The connection between the food and our mood
For many years, the medical field has not acknowledged the connection between food and your mood. This includes the role stress plays in weight gain. Want to reduce stress naturally try my guided meditation. Click here to download Stress Free .
What you eat directly affects your brain which also needs to be supplied with the right fuel. If you eat processed foods which contain refined sugar, which is the main staple of the American diet, you are actually doing harm to your brain.
Multiple studies have found a correlation between a diet that includes a lot of refined sugar and reduced brain function and mood/depressive disorders. Although one in six Americans say they have taken psychiatric drugs and eighty five percent of them have been given multiple drugs to deal with anxiety, insomnia and depression, without being aware of how their lifestyle and what they eat can help to mitigate against this. There is a food mood connection.
Studies have shown that when people take probiotics, anxiety levels drop and mental outlook improves. In fact, mental health is much improved on a ‘Mediterranean diet’ that includes foods that contain high amounts of omega 3 fatty acids and fermented food that research confirms can affects the bacteria in the gut which in term can boost one’s mood. Artificial sugars like Splenda lower good bacteria.

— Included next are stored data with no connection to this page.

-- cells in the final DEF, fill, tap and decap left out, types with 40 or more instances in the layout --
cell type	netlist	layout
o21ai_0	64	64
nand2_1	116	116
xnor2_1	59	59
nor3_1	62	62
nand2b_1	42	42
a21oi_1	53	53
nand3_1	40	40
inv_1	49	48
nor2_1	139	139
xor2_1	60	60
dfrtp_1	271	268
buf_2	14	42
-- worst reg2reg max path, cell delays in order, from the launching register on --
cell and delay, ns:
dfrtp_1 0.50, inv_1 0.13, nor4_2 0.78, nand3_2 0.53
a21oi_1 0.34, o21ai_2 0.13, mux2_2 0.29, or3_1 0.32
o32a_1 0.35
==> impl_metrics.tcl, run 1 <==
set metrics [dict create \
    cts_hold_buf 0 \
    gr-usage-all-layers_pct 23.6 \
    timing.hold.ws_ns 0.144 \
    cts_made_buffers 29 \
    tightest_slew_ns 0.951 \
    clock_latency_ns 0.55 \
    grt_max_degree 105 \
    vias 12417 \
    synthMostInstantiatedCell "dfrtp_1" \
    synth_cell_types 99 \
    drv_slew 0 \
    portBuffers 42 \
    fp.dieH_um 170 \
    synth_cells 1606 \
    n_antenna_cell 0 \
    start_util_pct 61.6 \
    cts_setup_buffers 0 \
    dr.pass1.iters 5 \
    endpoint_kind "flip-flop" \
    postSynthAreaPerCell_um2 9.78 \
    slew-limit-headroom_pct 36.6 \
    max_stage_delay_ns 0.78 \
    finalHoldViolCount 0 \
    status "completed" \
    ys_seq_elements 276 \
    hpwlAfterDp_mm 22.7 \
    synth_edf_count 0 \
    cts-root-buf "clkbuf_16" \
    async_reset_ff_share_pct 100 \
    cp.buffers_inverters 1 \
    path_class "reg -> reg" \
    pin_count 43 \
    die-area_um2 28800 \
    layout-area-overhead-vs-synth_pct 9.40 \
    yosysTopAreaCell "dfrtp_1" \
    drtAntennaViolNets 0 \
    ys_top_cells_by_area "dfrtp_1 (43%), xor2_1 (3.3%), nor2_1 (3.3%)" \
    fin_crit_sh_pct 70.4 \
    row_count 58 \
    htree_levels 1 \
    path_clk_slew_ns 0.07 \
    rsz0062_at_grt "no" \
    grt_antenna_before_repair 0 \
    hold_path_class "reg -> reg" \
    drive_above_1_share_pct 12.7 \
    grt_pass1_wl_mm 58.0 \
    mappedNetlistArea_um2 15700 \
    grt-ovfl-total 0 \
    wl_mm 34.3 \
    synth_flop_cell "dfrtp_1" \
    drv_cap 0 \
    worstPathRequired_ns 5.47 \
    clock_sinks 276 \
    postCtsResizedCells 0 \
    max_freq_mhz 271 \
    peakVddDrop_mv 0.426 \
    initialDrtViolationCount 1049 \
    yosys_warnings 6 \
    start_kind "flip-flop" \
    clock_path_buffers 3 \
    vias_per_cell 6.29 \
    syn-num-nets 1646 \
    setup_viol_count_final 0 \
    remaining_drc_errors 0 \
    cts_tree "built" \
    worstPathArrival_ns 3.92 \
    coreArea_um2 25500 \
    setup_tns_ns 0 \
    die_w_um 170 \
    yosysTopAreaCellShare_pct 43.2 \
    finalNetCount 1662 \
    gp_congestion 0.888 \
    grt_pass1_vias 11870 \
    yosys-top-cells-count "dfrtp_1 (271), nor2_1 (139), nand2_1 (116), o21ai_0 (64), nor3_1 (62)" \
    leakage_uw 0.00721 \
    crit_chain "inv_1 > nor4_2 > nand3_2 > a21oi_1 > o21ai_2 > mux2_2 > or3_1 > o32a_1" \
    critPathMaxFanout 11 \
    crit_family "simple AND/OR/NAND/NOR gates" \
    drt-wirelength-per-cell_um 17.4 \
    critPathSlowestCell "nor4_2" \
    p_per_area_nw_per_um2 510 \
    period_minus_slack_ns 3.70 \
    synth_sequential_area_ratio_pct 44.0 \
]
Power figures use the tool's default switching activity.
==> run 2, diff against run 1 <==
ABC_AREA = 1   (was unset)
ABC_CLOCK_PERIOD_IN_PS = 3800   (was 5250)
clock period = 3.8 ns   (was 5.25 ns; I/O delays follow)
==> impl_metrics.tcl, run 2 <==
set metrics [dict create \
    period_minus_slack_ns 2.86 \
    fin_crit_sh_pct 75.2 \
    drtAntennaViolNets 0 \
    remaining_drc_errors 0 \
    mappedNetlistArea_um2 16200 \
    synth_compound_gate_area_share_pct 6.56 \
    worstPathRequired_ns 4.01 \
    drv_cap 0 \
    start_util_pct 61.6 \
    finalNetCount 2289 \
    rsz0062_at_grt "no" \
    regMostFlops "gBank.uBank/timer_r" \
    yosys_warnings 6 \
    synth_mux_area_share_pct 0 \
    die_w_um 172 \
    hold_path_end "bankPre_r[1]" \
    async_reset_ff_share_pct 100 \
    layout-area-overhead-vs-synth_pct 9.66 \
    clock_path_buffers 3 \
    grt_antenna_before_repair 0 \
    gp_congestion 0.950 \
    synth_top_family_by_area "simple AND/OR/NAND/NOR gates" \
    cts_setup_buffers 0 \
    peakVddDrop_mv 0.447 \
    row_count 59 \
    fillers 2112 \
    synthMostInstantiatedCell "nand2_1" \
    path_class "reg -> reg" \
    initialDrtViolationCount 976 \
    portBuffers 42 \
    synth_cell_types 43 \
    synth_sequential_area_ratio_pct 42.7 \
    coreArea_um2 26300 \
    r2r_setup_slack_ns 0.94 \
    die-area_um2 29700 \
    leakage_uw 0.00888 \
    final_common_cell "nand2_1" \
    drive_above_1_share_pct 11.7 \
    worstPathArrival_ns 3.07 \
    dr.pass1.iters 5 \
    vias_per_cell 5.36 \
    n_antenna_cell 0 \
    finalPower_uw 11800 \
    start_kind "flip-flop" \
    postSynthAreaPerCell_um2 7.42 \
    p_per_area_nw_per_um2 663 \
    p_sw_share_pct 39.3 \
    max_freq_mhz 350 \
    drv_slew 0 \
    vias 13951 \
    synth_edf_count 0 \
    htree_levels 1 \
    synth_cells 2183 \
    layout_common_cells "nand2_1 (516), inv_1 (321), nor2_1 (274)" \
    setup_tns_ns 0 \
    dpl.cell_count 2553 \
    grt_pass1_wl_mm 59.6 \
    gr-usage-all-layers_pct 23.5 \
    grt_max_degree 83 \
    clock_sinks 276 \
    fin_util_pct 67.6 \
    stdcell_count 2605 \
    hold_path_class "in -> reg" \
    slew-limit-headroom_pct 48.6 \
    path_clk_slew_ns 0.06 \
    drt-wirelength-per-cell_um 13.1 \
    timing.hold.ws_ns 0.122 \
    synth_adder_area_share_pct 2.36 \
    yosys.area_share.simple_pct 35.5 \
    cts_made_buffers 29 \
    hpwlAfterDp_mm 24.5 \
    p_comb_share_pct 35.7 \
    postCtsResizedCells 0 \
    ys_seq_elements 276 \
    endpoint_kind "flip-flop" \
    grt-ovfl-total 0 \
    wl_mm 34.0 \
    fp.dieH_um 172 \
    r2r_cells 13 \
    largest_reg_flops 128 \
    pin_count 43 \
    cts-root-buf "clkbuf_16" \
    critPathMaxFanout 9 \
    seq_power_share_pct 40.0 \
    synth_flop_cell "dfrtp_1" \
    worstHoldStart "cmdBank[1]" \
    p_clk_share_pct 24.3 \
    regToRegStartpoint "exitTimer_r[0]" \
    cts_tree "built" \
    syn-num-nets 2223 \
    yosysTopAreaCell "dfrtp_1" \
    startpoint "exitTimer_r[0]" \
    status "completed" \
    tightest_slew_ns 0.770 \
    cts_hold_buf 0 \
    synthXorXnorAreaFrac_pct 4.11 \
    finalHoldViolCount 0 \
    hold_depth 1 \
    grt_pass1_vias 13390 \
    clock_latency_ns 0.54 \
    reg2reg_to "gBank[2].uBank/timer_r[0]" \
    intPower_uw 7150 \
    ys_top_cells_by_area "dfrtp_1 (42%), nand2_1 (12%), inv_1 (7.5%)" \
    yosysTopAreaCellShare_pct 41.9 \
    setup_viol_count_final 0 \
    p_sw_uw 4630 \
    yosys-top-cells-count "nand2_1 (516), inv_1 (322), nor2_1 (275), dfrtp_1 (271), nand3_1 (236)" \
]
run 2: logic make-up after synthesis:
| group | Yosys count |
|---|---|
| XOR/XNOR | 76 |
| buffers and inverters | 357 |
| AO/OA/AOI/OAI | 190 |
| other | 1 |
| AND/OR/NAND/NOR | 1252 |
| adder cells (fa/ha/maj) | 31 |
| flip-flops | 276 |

Cultivating ‘good bacteria’ in the gut is also critical to our emotional well-being as it aids in the production of serotonin naturally. Many of my clients, once they were able to make this switch away from processed foods reported feeling so much better both physically and emotionally. There is a food mood connection. If you do not understand how to deal with and change your ‘emotional’ relationship with food, you may be more likely to turn to junk food as a form of self-medication that starts to feel like an addiction.
The recidivism we see with weight loss is the same for any addiction. In fact new research with rats has shown that sugar can have the same effect as cocaine does on the brain.
No wonder we have a big problem. Eating patterns once they become a habit may not be controlled entirely by the conscious mind or will.
In fact, it’s the emotional brain that has more control over what, why and when you eat than you think. Neuroscience supports this theory in terms of how the brain can rewire by force of habit to misinterpret feelings such as anger and sadness as hunger. Only by re-interrupting and changing these habits of mind can we build new ones and change.
According to neuroscience our brains are inherently malleable. This is called neuroplasticity. You need to train the brain can to become your ally as you program in new ways of thinking, acting and of course eating. So that is why most people when they first came in to see me would say “I know what to do to lose weight; I just can’t seem to do it.
Sooner or later, I lose focus… not weight… and stop doing what I need to do.” Well the sad part is they did not really know what to in order to make a lasting change. That is one of the things that the Nirvana Diet helped to address, the misconceptions of what it takes to succeed in a true lifestyle transformation.